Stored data
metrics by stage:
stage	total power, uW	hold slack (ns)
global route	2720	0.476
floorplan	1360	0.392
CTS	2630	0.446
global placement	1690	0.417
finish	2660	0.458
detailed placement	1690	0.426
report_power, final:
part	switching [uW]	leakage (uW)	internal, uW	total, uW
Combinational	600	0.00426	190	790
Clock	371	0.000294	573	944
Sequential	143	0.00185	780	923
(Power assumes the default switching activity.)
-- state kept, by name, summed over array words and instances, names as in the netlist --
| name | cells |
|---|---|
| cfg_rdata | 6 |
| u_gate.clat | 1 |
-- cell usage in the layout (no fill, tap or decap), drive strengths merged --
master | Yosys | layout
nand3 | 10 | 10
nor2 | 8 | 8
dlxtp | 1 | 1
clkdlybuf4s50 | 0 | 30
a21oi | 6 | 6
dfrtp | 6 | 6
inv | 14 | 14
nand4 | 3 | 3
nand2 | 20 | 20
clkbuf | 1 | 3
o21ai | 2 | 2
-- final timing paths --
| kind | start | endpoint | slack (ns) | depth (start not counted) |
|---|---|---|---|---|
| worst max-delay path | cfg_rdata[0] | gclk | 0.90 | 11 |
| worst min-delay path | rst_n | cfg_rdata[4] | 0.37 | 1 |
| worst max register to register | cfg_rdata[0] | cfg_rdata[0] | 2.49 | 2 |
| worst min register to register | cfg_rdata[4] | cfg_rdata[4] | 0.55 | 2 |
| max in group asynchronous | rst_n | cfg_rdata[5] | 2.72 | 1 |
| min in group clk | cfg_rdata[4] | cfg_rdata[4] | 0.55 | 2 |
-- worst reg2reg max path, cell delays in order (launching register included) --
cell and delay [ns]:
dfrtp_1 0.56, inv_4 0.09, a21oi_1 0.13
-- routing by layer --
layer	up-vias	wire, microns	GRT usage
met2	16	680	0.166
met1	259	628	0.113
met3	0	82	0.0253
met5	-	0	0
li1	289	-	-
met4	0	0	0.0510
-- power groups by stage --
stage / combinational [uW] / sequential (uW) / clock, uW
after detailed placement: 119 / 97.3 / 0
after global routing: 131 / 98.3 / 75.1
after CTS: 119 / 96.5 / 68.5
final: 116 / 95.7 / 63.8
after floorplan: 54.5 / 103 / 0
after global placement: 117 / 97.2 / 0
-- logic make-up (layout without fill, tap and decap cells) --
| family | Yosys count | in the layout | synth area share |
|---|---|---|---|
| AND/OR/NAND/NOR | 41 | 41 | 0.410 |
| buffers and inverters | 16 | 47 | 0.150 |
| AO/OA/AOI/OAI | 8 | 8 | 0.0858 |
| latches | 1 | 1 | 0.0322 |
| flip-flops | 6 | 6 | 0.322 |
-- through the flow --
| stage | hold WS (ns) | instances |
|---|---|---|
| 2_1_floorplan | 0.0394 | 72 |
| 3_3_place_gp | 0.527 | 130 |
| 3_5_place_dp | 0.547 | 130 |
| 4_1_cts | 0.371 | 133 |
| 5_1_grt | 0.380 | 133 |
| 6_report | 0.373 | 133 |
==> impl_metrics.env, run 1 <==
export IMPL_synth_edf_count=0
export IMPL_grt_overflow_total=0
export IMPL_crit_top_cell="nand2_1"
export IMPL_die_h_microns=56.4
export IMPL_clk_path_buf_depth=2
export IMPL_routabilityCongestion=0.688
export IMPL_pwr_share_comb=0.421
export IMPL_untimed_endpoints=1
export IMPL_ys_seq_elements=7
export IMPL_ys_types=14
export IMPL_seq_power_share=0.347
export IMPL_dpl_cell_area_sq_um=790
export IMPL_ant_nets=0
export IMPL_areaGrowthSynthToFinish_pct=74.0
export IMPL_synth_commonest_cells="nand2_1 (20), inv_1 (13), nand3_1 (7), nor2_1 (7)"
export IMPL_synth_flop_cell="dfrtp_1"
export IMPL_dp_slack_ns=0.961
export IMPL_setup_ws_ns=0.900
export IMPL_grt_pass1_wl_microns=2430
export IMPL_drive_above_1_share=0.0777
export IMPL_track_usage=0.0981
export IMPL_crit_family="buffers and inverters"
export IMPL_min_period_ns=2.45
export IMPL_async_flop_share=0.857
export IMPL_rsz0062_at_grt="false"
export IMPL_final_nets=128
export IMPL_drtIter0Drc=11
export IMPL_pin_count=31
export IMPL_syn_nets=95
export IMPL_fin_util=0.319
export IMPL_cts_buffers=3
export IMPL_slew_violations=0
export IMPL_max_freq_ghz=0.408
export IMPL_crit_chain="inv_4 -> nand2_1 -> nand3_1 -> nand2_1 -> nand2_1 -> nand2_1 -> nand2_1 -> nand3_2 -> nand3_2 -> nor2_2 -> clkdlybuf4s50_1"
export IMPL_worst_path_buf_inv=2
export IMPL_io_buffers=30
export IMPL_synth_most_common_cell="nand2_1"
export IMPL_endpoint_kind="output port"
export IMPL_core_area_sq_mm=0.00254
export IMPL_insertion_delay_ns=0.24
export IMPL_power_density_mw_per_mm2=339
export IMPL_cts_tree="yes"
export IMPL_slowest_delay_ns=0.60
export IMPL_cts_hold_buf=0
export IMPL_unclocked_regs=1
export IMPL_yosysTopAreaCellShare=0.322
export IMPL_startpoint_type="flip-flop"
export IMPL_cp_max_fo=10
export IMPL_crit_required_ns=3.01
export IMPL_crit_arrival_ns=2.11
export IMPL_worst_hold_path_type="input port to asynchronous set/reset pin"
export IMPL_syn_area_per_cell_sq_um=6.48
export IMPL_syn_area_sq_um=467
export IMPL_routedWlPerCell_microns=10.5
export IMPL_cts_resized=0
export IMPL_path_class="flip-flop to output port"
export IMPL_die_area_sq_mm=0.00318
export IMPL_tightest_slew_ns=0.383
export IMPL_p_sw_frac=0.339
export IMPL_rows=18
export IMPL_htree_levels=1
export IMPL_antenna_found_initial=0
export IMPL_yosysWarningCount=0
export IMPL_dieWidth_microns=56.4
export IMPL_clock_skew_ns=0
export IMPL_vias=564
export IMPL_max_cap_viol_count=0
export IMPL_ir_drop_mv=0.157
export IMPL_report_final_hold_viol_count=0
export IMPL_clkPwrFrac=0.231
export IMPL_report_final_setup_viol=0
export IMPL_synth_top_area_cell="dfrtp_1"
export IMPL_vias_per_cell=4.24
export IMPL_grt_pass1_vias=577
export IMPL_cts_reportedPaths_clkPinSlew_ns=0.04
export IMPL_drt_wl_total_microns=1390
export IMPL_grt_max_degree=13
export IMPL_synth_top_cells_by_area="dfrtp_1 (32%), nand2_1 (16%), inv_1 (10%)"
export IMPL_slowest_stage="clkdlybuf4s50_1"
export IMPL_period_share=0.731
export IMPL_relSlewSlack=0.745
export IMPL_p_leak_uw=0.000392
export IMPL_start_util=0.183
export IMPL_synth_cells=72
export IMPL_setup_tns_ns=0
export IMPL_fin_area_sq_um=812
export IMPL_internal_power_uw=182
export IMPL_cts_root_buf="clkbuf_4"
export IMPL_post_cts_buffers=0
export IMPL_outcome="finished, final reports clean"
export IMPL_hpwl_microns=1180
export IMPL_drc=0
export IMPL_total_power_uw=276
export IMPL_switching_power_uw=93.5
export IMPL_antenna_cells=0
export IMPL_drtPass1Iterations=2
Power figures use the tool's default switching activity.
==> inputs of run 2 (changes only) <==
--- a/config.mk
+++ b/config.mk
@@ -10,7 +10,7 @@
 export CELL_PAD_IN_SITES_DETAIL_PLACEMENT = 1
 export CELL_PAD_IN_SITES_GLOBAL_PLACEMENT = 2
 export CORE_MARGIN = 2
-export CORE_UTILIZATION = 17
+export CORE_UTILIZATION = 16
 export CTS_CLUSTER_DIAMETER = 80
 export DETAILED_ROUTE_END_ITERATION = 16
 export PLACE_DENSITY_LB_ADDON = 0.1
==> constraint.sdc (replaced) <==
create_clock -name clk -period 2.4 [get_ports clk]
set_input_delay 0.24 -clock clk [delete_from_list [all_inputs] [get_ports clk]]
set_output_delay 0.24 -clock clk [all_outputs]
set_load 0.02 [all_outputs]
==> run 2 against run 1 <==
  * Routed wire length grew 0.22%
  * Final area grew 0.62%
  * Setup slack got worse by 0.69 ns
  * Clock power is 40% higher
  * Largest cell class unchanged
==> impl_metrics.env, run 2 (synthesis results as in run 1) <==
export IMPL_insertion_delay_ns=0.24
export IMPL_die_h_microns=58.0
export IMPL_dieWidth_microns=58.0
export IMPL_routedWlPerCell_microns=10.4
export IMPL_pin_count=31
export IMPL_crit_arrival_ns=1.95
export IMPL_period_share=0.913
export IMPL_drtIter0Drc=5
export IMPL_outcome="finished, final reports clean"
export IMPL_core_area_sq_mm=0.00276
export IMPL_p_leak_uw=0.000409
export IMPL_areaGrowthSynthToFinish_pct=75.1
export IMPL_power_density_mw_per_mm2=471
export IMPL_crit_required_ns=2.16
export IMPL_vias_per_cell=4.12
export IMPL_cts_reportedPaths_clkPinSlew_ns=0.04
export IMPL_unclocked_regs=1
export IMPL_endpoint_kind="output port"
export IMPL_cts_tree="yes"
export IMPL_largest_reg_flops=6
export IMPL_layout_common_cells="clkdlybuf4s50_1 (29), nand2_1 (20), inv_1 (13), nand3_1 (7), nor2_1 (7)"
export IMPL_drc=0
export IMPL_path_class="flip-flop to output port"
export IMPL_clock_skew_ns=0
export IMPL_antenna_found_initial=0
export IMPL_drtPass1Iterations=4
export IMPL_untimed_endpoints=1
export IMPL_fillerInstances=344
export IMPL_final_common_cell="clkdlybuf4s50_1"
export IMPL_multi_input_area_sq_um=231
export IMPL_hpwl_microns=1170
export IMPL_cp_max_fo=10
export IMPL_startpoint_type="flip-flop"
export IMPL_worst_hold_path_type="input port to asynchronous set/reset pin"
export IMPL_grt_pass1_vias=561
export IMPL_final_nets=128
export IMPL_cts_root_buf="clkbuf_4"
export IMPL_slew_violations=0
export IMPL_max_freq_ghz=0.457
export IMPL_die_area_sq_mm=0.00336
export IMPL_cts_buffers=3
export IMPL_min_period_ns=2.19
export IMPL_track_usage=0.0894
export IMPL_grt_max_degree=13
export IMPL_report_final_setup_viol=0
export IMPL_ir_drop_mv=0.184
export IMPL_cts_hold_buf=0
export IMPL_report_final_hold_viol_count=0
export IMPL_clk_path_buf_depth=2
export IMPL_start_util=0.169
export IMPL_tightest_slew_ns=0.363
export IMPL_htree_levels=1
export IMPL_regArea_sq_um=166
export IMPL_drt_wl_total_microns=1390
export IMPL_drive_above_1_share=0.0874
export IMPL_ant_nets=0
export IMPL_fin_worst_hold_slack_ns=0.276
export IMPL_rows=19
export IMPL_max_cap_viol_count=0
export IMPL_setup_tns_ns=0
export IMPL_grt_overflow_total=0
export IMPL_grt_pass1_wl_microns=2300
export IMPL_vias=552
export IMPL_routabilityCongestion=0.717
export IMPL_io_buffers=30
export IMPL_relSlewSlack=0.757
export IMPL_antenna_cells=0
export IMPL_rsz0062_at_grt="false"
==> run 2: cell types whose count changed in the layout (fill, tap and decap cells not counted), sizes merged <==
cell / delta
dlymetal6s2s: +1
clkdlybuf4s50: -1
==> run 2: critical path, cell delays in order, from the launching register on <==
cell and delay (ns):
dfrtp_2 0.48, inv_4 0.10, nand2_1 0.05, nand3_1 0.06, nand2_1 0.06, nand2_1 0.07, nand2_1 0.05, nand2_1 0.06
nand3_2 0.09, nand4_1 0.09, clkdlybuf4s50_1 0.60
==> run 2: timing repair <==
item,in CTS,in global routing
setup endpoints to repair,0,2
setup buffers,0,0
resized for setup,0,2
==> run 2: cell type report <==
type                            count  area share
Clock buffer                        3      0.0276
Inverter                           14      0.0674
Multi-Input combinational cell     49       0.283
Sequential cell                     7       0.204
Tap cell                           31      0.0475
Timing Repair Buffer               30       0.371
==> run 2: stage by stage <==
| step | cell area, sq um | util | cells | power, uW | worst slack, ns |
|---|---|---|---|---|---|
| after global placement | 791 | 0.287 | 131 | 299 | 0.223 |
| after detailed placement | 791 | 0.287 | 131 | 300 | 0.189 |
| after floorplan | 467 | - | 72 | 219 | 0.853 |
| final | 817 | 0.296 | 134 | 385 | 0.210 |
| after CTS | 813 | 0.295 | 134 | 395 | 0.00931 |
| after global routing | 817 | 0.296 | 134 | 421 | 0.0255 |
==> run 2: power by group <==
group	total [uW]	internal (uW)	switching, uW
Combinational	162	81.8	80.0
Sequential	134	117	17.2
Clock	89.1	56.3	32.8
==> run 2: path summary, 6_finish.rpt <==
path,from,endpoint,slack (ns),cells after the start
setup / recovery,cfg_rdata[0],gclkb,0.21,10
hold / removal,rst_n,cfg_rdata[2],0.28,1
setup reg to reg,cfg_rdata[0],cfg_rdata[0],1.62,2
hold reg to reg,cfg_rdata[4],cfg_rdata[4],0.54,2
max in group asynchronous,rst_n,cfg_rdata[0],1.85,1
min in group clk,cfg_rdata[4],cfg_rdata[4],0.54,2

→ **Task prompt**: Look above for the line with "export IMPL_syn_nets=95" and the line with "nand2_1 -> nand3_1", and reproduce exactly those two lines plus every line between, nothing more.

→ **Answer to this exercise**:
export IMPL_syn_nets=95
export IMPL_fin_util=0.319
export IMPL_cts_buffers=3
export IMPL_slew_violations=0
export IMPL_max_freq_ghz=0.408
export IMPL_crit_chain="inv_4 -> nand2_1 -> nand3_1 -> nand2_1 -> nand2_1 -> nand2_1 -> nand2_1 -> nand3_2 -> nand3_2 -> nor2_2 -> clkdlybuf4s50_1"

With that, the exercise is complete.